Esami di recupero anche per gli studenti del secondo anno

Il Consiglio di Corso di Laurea (C.diL.) di Medicina del 16 novembre, il primo presieduto dal neopresidente Paola Izzo, approva la proposta presentata dalla rappresentanza studentesca di Confederazione: anche gli studenti del secondo anno, insieme a tutti gli altri iscritti di Medicina, potranno sostenere gli esami di recupero a dicembre. Una conquista che fa morale, anche se non ottenuta con la maggioranza assoluta dei votanti. “Alcuni docenti si sono opposti perché ritengono che gli esami interrompano la continuità didattica degli studenti, impegnati a seguire i corsi”, racconta Pasquale Donnarumma, consigliere d’Ateneo e nuovo coordinatore del gruppo di Confederazione di Medicina, iscritto al quarto anno. E aggiunge: “Personalmente ritengo che per invogliare gli studenti a frequentare le lezioni non sia necessario togliere appelli d’esame, piuttosto bisognerebbe rendere i corsi più interessanti”.

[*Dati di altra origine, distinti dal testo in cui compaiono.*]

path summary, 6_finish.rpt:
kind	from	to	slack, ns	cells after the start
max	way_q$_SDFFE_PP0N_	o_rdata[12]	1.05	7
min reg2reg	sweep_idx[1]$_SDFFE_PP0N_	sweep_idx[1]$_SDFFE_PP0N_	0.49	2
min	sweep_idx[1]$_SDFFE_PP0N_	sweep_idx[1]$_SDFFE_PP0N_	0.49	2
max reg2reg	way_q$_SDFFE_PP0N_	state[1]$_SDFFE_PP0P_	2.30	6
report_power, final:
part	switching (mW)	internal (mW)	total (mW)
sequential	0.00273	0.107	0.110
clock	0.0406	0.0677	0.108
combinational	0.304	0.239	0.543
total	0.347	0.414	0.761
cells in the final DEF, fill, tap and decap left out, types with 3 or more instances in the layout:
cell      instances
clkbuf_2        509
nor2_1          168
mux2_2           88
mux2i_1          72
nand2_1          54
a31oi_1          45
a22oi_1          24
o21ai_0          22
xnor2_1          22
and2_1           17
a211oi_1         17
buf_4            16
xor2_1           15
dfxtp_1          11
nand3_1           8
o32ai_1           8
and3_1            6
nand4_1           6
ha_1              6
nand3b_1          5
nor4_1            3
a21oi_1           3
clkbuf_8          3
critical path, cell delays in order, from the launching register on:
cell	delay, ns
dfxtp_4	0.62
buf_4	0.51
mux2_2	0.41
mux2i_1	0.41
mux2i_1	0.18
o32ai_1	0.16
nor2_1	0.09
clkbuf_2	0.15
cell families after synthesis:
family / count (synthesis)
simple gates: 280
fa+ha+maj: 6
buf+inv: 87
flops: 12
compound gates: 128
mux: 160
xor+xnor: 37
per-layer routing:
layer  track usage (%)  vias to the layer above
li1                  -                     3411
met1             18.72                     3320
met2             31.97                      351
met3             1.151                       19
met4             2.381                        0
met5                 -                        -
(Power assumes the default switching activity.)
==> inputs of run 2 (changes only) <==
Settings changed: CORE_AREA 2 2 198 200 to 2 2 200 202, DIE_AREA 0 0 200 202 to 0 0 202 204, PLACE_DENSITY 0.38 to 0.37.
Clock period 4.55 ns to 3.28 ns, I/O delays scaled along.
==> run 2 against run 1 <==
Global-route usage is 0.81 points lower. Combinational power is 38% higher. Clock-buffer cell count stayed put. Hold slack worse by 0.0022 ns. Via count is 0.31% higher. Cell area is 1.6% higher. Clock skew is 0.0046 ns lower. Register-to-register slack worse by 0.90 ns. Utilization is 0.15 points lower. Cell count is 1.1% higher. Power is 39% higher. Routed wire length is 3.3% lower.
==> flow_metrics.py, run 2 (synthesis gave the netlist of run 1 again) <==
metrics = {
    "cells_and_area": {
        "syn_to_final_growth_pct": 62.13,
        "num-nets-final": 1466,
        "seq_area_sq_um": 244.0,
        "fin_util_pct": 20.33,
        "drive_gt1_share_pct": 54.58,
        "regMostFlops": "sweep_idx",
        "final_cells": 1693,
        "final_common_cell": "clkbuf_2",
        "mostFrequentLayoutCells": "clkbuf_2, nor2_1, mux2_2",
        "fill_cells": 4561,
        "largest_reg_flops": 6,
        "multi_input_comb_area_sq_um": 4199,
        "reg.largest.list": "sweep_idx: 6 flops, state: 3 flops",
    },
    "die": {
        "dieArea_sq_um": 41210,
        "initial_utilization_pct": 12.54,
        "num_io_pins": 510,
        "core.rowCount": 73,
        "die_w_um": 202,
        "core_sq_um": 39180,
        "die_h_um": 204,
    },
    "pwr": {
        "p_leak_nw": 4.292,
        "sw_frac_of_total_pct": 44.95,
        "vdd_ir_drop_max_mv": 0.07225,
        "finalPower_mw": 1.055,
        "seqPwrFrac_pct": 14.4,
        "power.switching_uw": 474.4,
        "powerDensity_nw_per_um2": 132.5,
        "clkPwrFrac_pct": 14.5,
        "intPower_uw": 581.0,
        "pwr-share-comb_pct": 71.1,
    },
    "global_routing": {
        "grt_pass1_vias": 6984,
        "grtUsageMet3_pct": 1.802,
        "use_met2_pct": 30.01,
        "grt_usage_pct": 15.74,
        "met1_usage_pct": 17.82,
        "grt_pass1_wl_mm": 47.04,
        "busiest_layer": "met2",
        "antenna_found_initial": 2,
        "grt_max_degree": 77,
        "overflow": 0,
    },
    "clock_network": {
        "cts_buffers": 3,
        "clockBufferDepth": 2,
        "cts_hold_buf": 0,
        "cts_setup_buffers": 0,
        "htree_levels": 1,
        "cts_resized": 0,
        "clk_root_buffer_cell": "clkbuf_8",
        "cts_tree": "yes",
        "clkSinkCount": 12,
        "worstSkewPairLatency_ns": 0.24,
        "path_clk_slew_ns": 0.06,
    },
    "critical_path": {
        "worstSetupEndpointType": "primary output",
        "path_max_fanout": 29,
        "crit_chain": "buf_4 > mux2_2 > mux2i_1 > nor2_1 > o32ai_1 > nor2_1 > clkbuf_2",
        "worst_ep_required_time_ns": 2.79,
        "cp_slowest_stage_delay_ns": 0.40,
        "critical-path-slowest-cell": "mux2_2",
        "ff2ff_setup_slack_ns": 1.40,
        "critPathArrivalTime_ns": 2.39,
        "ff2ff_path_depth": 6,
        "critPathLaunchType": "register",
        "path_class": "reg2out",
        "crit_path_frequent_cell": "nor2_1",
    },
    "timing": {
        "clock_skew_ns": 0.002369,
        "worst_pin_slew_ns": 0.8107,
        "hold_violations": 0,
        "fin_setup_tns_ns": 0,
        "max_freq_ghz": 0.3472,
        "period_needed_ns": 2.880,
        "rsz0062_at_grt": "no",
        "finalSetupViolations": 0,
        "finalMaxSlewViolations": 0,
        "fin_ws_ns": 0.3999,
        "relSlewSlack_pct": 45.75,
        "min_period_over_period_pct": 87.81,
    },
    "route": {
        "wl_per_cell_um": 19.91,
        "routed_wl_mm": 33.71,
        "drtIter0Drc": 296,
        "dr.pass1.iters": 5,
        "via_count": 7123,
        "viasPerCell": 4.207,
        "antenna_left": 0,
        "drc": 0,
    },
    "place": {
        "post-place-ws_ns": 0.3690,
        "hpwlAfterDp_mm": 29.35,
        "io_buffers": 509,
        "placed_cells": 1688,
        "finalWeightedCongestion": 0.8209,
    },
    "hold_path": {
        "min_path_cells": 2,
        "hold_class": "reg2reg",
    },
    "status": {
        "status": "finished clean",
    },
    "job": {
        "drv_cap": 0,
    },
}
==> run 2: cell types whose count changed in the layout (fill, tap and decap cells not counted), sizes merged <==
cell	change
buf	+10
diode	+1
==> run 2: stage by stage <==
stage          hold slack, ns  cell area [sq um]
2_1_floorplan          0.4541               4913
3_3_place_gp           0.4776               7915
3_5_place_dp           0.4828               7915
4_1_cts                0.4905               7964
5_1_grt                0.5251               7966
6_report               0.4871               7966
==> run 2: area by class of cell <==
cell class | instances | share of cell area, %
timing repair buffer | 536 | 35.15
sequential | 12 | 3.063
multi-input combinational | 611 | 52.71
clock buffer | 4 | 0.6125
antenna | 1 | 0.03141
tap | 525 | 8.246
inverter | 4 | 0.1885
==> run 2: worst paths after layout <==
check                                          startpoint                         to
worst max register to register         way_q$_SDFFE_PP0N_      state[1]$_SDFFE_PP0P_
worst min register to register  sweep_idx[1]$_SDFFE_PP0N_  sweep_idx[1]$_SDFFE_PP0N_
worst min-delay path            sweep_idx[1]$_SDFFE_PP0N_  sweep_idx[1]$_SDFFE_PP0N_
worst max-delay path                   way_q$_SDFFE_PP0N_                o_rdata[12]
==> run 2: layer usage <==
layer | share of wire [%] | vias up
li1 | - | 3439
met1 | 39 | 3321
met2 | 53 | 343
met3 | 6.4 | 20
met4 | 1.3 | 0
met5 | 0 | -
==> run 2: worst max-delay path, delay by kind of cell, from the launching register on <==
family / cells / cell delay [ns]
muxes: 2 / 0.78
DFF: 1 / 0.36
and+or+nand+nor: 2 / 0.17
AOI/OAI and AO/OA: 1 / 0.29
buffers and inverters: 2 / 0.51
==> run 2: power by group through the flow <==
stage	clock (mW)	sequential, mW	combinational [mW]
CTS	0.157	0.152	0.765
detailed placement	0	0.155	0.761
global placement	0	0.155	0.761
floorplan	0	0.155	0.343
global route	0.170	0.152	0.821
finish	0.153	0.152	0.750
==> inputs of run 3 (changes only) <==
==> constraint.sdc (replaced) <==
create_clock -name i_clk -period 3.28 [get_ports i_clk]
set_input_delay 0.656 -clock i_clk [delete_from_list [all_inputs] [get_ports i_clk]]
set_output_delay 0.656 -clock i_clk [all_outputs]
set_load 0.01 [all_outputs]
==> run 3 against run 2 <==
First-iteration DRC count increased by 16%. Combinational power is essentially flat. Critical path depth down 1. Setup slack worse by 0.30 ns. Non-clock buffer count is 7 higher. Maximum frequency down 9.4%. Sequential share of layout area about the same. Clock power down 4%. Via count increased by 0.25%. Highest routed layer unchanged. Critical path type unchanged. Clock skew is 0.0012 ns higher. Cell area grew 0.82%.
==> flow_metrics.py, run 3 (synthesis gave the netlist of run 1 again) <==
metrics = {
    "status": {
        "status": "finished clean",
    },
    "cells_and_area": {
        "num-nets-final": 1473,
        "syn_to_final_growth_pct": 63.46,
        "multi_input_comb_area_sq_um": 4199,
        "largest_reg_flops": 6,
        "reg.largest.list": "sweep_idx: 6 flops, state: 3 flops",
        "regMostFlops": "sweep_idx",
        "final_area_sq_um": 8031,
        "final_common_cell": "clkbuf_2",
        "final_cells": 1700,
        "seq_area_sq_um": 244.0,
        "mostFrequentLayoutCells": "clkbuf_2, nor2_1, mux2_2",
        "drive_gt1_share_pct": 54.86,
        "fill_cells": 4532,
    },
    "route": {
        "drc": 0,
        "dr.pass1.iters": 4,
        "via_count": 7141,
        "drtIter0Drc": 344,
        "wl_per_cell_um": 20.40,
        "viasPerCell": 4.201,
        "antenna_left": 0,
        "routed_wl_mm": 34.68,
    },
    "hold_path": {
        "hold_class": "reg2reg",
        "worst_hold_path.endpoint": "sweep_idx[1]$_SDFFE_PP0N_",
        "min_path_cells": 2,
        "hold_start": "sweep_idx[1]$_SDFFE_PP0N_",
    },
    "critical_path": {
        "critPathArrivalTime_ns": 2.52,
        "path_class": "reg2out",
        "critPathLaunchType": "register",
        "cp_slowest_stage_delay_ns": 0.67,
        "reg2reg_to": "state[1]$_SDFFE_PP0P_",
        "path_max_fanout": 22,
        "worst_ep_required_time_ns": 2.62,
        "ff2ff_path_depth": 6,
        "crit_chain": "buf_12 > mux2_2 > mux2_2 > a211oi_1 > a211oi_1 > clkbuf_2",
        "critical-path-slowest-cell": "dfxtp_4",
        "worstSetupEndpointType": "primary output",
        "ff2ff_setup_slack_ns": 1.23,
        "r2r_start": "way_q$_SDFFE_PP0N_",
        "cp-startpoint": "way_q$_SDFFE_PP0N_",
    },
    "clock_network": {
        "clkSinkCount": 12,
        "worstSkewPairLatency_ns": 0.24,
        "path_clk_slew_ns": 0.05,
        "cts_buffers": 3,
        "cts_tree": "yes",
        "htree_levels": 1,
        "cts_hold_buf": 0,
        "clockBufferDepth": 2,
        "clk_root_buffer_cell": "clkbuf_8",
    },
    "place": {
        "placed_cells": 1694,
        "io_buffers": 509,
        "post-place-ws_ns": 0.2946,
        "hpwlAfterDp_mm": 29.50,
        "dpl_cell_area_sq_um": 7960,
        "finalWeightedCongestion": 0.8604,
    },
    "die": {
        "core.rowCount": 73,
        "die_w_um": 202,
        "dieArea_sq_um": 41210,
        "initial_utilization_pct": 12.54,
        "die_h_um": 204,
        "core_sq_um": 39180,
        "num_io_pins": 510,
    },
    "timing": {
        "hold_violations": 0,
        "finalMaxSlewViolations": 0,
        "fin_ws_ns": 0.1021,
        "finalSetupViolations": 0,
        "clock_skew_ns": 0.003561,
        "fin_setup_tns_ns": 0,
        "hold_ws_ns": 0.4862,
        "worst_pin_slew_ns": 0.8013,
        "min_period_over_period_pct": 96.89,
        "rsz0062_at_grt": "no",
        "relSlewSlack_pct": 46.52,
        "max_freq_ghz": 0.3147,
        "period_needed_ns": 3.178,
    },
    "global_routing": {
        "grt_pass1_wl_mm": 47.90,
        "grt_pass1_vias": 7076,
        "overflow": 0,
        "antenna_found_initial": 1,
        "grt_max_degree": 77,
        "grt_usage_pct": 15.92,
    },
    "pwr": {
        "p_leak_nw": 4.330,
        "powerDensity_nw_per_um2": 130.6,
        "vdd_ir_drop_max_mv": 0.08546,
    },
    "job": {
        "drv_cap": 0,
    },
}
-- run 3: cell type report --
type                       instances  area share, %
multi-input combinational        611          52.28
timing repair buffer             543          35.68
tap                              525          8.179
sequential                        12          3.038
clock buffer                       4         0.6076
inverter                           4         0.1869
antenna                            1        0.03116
===== src/hw/fe_pkg.sv =====
// front end widths, reset pc, opcodes, stage bus structs and instruction format union
`default_nettype none

package fe_pkg;

  localparam int unsigned INST_WD      = 32;
  localparam int unsigned PC_WD        = 32;
  localparam int unsigned SRAM_ADDR_WD = 32;
  localparam int unsigned SRAM_DATA_WD = 64;

  localparam logic [PC_WD-1:0] PC_RESETVAL = 32'h8000_0000;  // first fetch after reset

  localparam logic [6:0] OPC_JAL    = 7'b110_1111;
  localparam logic [6:0] OPC_BRANCH = 7'b110_0011;
  localparam logic [2:0] F3_BEQ     = 3'b000;

  // decode to fetch redirect
  typedef struct packed {
    logic             taken;   // one cycle pulse
    logic [PC_WD-1:0] target;
  } br_bus_t;

  typedef struct packed {
    logic [INST_WD-1:0] inst;
    logic [PC_WD-1:0]   pc;
  } fs_to_ds_bus_t;

  typedef struct packed {
    logic [INST_WD-1:0] inst;
    logic [PC_WD-1:0]   pc;
  } ds_to_es_bus_t;

  // jal layout
  typedef struct packed {
    logic       imm_20;
    logic [9:0] imm_10_1;
    logic       imm_11;
    logic [7:0] imm_19_12;
    logic [4:0] rd;
    logic [6:0] opcode;
  } j_fmt_t;

  // conditional branch layout
  typedef struct packed {
    logic       imm_12;
    logic [5:0] imm_10_5;
    logic [4:0] rs2;
    logic [4:0] rs1;
    logic [2:0] funct3;
    logic [3:0] imm_4_1;
    logic       imm_11;
    logic [6:0] opcode;
  } b_fmt_t;

  typedef union packed {
    j_fmt_t j;
    b_fmt_t b;
  } inst_fmt_u;

endpackage

`default_nettype wire

===== src/hw/fetch_top.sv =====
// front end top connecting pc generator, fetch and decode to sram and execute
`timescale 1ns/1ps
`default_nettype none

module fetch_top (
  input  logic                             i_clk,
  input  logic                             i_rst,
  // inst sram
  output logic                             o_inst_sram_ren,
  output logic [fe_pkg::SRAM_ADDR_WD-1:0]  o_inst_sram_addr,
  input  logic                             i_inst_sram_addr_ok,
  input  logic                             i_inst_sram_data_ok,
  input  logic [fe_pkg::SRAM_DATA_WD-1:0]  i_inst_sram_rdata,
  // to execute
  input  logic                             i_es_allowin,
  output logic                             o_ds_to_es_valid,
  output fe_pkg::ds_to_es_bus_t            o_ds_to_es_bus
);

  logic                       load;
  logic [fe_pkg::PC_WD-1:0]   req_pc;
  fe_pkg::br_bus_t            br_bus;
  logic                       fs_to_ds_valid;
  fe_pkg::fs_to_ds_bus_t      fs_to_ds_bus;
  logic                       ds_allowin;

  pc_gen u_pc_gen (
    .i_clk            (i_clk),
    .i_rst            (i_rst),
    .i_load           (load),
    .i_br_bus         (br_bus),
    .o_pc             (req_pc),
    .o_inst_sram_addr (o_inst_sram_addr),
    .o_inst_sram_ren  (o_inst_sram_ren)
  );

  if_stage u_if_stage (
    .i_clk            (i_clk),
    .i_rst            (i_rst),
    .i_addr_ok        (i_inst_sram_addr_ok),
    .i_data_ok        (i_inst_sram_data_ok),
    .i_rdata          (i_inst_sram_rdata),
    .i_req_pc         (req_pc),
    .i_br_bus         (br_bus),
    .i_ds_allowin     (ds_allowin),
    .o_load           (load),
    .o_fs_to_ds_valid (fs_to_ds_valid),
    .o_fs_to_ds_bus   (fs_to_ds_bus)
  );

  id_stage u_id_stage (
    .i_clk            (i_clk),
    .i_rst            (i_rst),
    .i_fs_to_ds_valid (fs_to_ds_valid),
    .i_fs_to_ds_bus   (fs_to_ds_bus),
    .i_es_allowin     (i_es_allowin),
    .o_ds_allowin     (ds_allowin),
    .o_br_bus         (br_bus),   // back to pc_gen and fetch
    .o_ds_to_es_valid (o_ds_to_es_valid),
    .o_ds_to_es_bus   (o_ds_to_es_bus)
  );

endmodule

`default_nettype wire


===== src/hw/id_stage.sv =====
// decode stage with jal and beq x0,x0 target computation and branch bus
`timescale 1ns/1ps
`default_nettype none

module id_stage (
  input  logic                    i_clk,
  input  logic                    i_rst,
  input  logic                    i_fs_to_ds_valid,
  input  fe_pkg::fs_to_ds_bus_t   i_fs_to_ds_bus,
  input  logic                    i_es_allowin,
  output logic                    o_ds_allowin,
  output fe_pkg::br_bus_t         o_br_bus,
  output logic                    o_ds_to_es_valid,
  output fe_pkg::ds_to_es_bus_t   o_ds_to_es_bus
);

  logic                       ds_valid_q;
  fe_pkg::fs_to_ds_bus_t      ds_bus_q;
  fe_pkg::inst_fmt_u          fmt;
  logic                       is_jal;
  logic                       is_beq_x0;
  logic                       ds_leave;
  logic                       br_taken;
  logic [fe_pkg::PC_WD-1:0]   j_imm;
  logic [fe_pkg::PC_WD-1:0]   b_imm;
  logic [fe_pkg::PC_WD-1:0]   br_offset;
  logic [fe_pkg::PC_WD-1:0]   br_target;

  // decode always finishes in one cycle
  assign o_ds_allowin = ~ds_valid_q | i_es_allowin;
  assign ds_leave     = ds_valid_q & i_es_allowin;

  // incoming word on the redirect cycle is wrong path
  always_ff @(posedge i_clk) begin
    if (i_rst) begin
      ds_valid_q <= 1'b0;
    end else if (o_ds_allowin) begin
      ds_valid_q <= i_fs_to_ds_valid & ~br_taken;
    end
  end

  always_ff @(posedge i_clk) begin
    if (o_ds_allowin && i_fs_to_ds_valid) begin
      ds_bus_q <= i_fs_to_ds_bus;
    end
  end

  assign fmt = ds_bus_q.inst;

  assign is_jal = (fmt.j.opcode == fe_pkg::OPC_JAL);

  // only the always taken form, no register read needed
  assign is_beq_x0 = (fmt.b.opcode == fe_pkg::OPC_BRANCH) &&
                     (fmt.b.funct3 == fe_pkg::F3_BEQ) &&
                     (fmt.b.rs1 == 5'd0) &&
                     (fmt.b.rs2 == 5'd0);

  // sign extended, bit 0 always zero
  assign j_imm = {{11{fmt.j.imm_20}},
                  fmt.j.imm_20,
                  fmt.j.imm_19_12,
                  fmt.j.imm_11,
                  fmt.j.imm_10_1,
                  1'b0};

  assign b_imm = {{19{fmt.b.imm_12}},
                  fmt.b.imm_12,
                  fmt.b.imm_11,
                  fmt.b.imm_10_5,
                  fmt.b.imm_4_1,
                  1'b0};

  assign br_offset = is_jal ? j_imm : b_imm;
  assign br_target = ds_bus_q.pc + br_offset;

  // pulse as the branch moves on to execute
  assign br_taken = ds_leave & (is_jal | is_beq_x0);

  assign o_br_bus.taken  = br_taken;
  assign o_br_bus.target = br_target;

  assign o_ds_to_es_valid    = ds_valid_q;
  assign o_ds_to_es_bus.inst = ds_bus_q.inst;
  assign o_ds_to_es_bus.pc   = ds_bus_q.pc;

endmodule

`default_nettype wire


===== src/hw/if_stage.sv =====
// fetch stage with request tracking, response buffer, half select and redirect cancel
`timescale 1ns/1ps
`default_nettype none

module if_stage (
  input  logic                             i_clk,
  input  logic                             i_rst,
  input  logic                             i_addr_ok,
  input  logic                             i_data_ok,
  input  logic [fe_pkg::SRAM_DATA_WD-1:0]  i_rdata,
  input  logic [fe_pkg::PC_WD-1:0]         i_req_pc,
  input  fe_pkg::br_bus_t                  i_br_bus,
  input  logic                             i_ds_allowin,
  output logic                             o_load,
  output logic                             o_fs_to_ds_valid,
  output fe_pkg::fs_to_ds_bus_t            o_fs_to_ds_bus
);

  logic                          run_q;       // low during and just after reset
  logic                          inflight_q;  // one request outstanding
  logic                          cancel_q;    // outstanding request is wrong path
  logic [fe_pkg::PC_WD-1:0]      req_pc_q;
  logic                          fs_valid_q;
  fe_pkg::fs_to_ds_bus_t         fs_bus_q;
  logic                          br_taken;
  logic                          fs_leave;
  logic                          fs_room;
  logic                          rsp_keep;
  logic [fe_pkg::INST_WD-1:0]    rsp_inst;

  assign br_taken = i_br_bus.taken;
  assign fs_leave = fs_valid_q & i_ds_allowin;
  assign fs_room  = ~fs_valid_q | fs_leave;

  // new request only with nothing in flight and the buffer free or draining
  assign o_load = run_q & ~inflight_q & fs_room & i_addr_ok;

  // drop responses of cancelled requests and anything landing on a redirect
  assign rsp_keep = i_data_ok & inflight_q & ~cancel_q & ~br_taken;

  // pc[2] selects the upper half of the 64-bit word
  assign rsp_inst = req_pc_q[2] ? i_rdata[fe_pkg::SRAM_DATA_WD-1:fe_pkg::INST_WD]
                                : i_rdata[fe_pkg::INST_WD-1:0];

  always_ff @(posedge i_clk) begin
    if (i_rst) begin
      run_q <= 1'b0;
    end else begin
      run_q <= 1'b1;
    end
  end

  always_ff @(posedge i_clk) begin
    if (i_rst) begin
      inflight_q <= 1'b0;
      cancel_q   <= 1'b0;
    end else if (o_load) begin
      inflight_q <= 1'b1;
      cancel_q   <= br_taken;   // issued from the old pc
    end else if (i_data_ok) begin
      inflight_q <= 1'b0;
      cancel_q   <= 1'b0;
    end else if (br_taken) begin
      cancel_q   <= inflight_q;
    end
  end

  always_ff @(posedge i_clk) begin
    if (o_load) begin
      req_pc_q <= i_req_pc;
    end
  end

  // buffer empties on a redirect, its word is the sequential successor
  always_ff @(posedge i_clk) begin
    if (i_rst) begin
      fs_valid_q <= 1'b0;
    end else if (br_taken) begin
      fs_valid_q <= 1'b0;
    end else if (rsp_keep) begin
      fs_valid_q <= 1'b1;
    end else if (fs_leave) begin
      fs_valid_q <= 1'b0;
    end
  end

  always_ff @(posedge i_clk) begin
    if (rsp_keep) begin
      fs_bus_q.inst <= rsp_inst;
      fs_bus_q.pc   <= req_pc_q;
    end
  end

  assign o_fs_to_ds_valid = fs_valid_q;
  assign o_fs_to_ds_bus   = fs_bus_q;

endmodule

`default_nettype wire


===== src/hw/pc_gen.sv =====
// pre-fetch pc register, next pc selection and instruction sram address
`timescale 1ns/1ps
`default_nettype none

module pc_gen (
  input  logic                             i_clk,
  input  logic                             i_rst,
  input  logic                             i_load,    // request accepted this cycle
  input  fe_pkg::br_bus_t                  i_br_bus,
  output logic [fe_pkg::PC_WD-1:0]         o_pc,
  output logic [fe_pkg::SRAM_ADDR_WD-1:0]  o_inst_sram_addr,
  output logic                             o_inst_sram_ren
);

  logic [fe_pkg::PC_WD-1:0] pc_q;
  logic [fe_pkg::PC_WD-1:0] pc_seq;
  logic [fe_pkg::PC_WD-1:0] pc_next;

  assign pc_seq = pc_q + {{(fe_pkg::PC_WD-3){1'b0}}, 3'd4};

  // redirect wins over the sequential step
  // a request accepted in the same cycle is wrong path and gets cancelled in fetch
  always_comb begin
    if (i_br_bus.taken) begin
      pc_next = i_br_bus.target;
    end else if (i_load) begin
      pc_next = pc_seq;
    end else begin
      pc_next = pc_q;
    end
  end

  // pc_q holds the next fetch address, so a redirect seen
  // without a load simply parks the target here until the next request
  always_ff @(posedge i_clk) begin
    if (i_rst) begin
      pc_q <= fe_pkg::PC_RESETVAL;
    end else begin
      pc_q <= pc_next;
    end
  end

  assign o_pc = pc_q;

  // memory returns a 64-bit word, fetch picks the half with pc[2]
  assign o_inst_sram_addr = {pc_q[fe_pkg::SRAM_ADDR_WD-1:3], 3'b000};

  // ren only goes up when fetch has room and the memory shows addr_ok,
  // so every ren is an accepted request
  assign o_inst_sram_ren = i_load;

endmodule

`default_nettype wire
**config.mk**
```make
export PLATFORM = sky130hd
export DESIGN_NAME = card_glue_top
export DESIGN_NICKNAME = d
export VERILOG_FILES = /design/src/hw/a2_card_pkg.sv /design/src/hw/video_pkg.sv /design/src/hw/card_cfg_if.sv /design/src/hw/card_config_regs.sv /design/src/hw/bus_response.sv /design/src/hw/audio_mixer.sv /design/src/hw/framebuffer_feed.sv /design/src/hw/card_glue_top.sv
export SDC_FILE = /design/constraint.sdc
export NUM_CORES = 1
export LEC_CHECK = 0
export ABC_AREA = 1
export BUFFER_PORTS_ARGS = -buffer_cell sky130_fd_sc_hd__buf_4
export CAP_MARGIN = 20
export CORE_MARGIN = 8
export CORE_UTILIZATION = 30
export DETAILED_ROUTE_END_ITERATION = 10
export HOLD_SLACK_MARGIN = 0.06
export SLEW_MARGIN = 20
export SYNTH_ARGS = -nofsm -noshare
export SYNTH_HDL_FRONTEND = slang
export SYNTH_HIERARCHICAL = 1
export SYNTH_SLANG_ARGS = --single-unit
export TNS_END_PERCENT = 1
```
**constraint.sdc**
```tcl
create_clock -name a2bus_if -period 4.3 [get_ports a2bus_if]
set_input_delay 0.43 -clock a2bus_if [delete_from_list [all_inputs] [get_ports a2bus_if]]
set_output_delay 0.43 -clock a2bus_if [all_outputs]
set_load 0.02 [all_outputs]
```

Cambio della guardia anche in Consiglio di Facoltà (CdF) d, dove fanno il loro ingresso, sempre nelle fila di Confederazione, Stefania Simioli, sesto anno di Medicina, prima dei non eletti alle passate elezioni, e Viviana Ragucci, terzo anno di Medicina, seconda dei non eletti, che subentrano rispettivamente ad Alessandro Pizzo e Alfonso De Stefano, da poco laureatisi. Neolaureato anche Pierino Di Silverio, che passa il testimone in Consiglio d’Ateneo a Domenico Errico. 
A Medicina la rappresentanza studentesca di Confederazione è organizzata in tre diversi canali: didattica, cultura e iniziative. Ogni canale ha il suo referente. Viviana Ragucci, rappresentante degli studenti in CdF, è il punto di riferimento per la didattica, sezione che contempla un portavoce per ciascun anno di corso. “In questo modo – chiarisce Donnarumma – riusciamo ad essere più vicini alle esigenze di tutti gli studenti della Facoltà”. Oltre alla proposta inerente alla sessione straordinaria di dicembre approvata nell’ultimo consiglio di CdL, il gruppo di Confederazione sta elaborando piccole modifiche da apportare al nuovissimo ordinamento “per garantire una maggiore razionalità didattica, tra cui, per esempio, la distribuzione degli esami tra i vari anni di corso”. I ragazzi, inoltre, sono alle prese con un progetto volto al miglioramento dell’efficienza e dell’organizzazione dei tirocini clinici che si svolgono a partire dal terzo anno di corso sino alla laurea. Sempre in termini di didattica, Confederazione sta meditando un intervento sul metodo adottato in Facoltà per il computo del voto di laurea, a partire dal numero di crediti per la tesi. “Secondo noi – spiega Donnarumma – bisognerebbe aumentare i crediti riservati alle tesi specialistiche (8), perché il gap di tre punti che separa queste dalle compilative (5 crediti) non è indicativo del maggior impegno richiesto dalle tesi sperimentali”. Il gruppo, poi, punta a rendere più funzionale il corso di Inglese (“che frutta più crediti – ben 15 – di qualunque disciplina clinica, per cui ne sono attribuiti un massimo di 8”); un corso ad hoc per studenti di Medicina, cioè “lezioni in cui si faccia meno grammatica e più lavoro su articoli scientifici”. 
Regista del settore cultura è Pasquale Rescigno, rappresentante in CdF. Quanto al terzo canale, a Giovanni Grillo, incaricato locale del Sism (il Segretariato italiano degli studenti di Medicina), spetta la gestione delle iniziative. In attesa dei finanziamenti da parte dell’Ateneo, a gennaio dovrebbe cominciare un cineforum sul tema della medicina. Sei le pellicole, tra cui sicuramente il film su Patch Adams, il rivoluzionario medico-clown americano. Giorni, date e luogo di proiezione sono ancora da definire. Confederazione, infine, si è anche occupata – in collaborazione con Scienze Biotecnologiche – della festa di Facoltà, svoltasi lo scorso 24 novembre, e vorrebbe organizzare i “giovedì musicali” per gli studenti di Medicina, “un momento di aggregazione ed una boccata d’ossigeno dallo studio”.